Department of HISTORY AND PHILOSOPHY OF SCIENCE

Eotvos University, Budapest

Pazmany P. setany 1/A Budapest

Phone/Fax: (36-1) 372 2924

Department's Home Page:http://hps.elte.hu

Philosophy of Science Colloquium

Room 6.54 (6th floor) Monday 4:00 PM

____________________________________

18 November 4:00 PM 6th floor 6.54

Instead of the canceled lecture of 21 October!

Tamas Rudas

Department of Statistics, Institute of Sociology, Eötvös University, Budapest

Measurement and modelling of association in contingency tables

Association between two variables is defined in the talk as the information in their joint distribution not present in the univariate distributions. Therefore, a measure of association, together with the marginal distributions, has to parameterize the joint distribution and has to be variationally independent from the marginals. These requirements point to the odds ratio as the only appropriate measure of association.

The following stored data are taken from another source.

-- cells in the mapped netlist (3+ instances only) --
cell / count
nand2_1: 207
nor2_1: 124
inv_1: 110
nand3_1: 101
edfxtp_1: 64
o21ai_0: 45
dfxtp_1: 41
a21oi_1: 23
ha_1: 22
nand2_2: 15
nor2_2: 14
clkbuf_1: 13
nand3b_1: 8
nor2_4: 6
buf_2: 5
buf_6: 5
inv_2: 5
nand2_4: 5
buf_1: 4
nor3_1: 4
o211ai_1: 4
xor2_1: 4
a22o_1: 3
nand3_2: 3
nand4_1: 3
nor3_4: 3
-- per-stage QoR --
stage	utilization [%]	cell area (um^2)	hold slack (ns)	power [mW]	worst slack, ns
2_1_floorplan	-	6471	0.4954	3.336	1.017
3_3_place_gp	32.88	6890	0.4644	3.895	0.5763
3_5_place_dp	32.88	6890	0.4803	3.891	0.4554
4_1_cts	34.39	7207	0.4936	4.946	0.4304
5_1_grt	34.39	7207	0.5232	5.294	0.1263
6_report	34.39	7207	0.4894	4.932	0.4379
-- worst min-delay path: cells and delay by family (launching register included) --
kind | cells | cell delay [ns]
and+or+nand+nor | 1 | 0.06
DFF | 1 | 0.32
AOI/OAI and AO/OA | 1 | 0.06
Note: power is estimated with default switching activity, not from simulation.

For higher dimensional contingency tables, a possible generalization is the system of conditional odds ratios. The conditional odds ratios, on an ascending class of subsets, are variationally independent from the marginal distributions on the complement descending class and together parameterize the joint distribution. Depending on the class of subsets used, one obtains a flexible class of parametereizations that can be used to model the conditional association structure. The models obtained by assuming lack of conditional association on an ascending class of subsets are of the log-linear type.

The concepts discussed in the talk and the analyses based on these concepts suggest that association has a hierarchical structure. The assumption of multivariate normality, routinely applied in our thinking about multivariate data structures, is equivalent to assuming that only

first order interactions exist is therefore, is an oversimplification of reality.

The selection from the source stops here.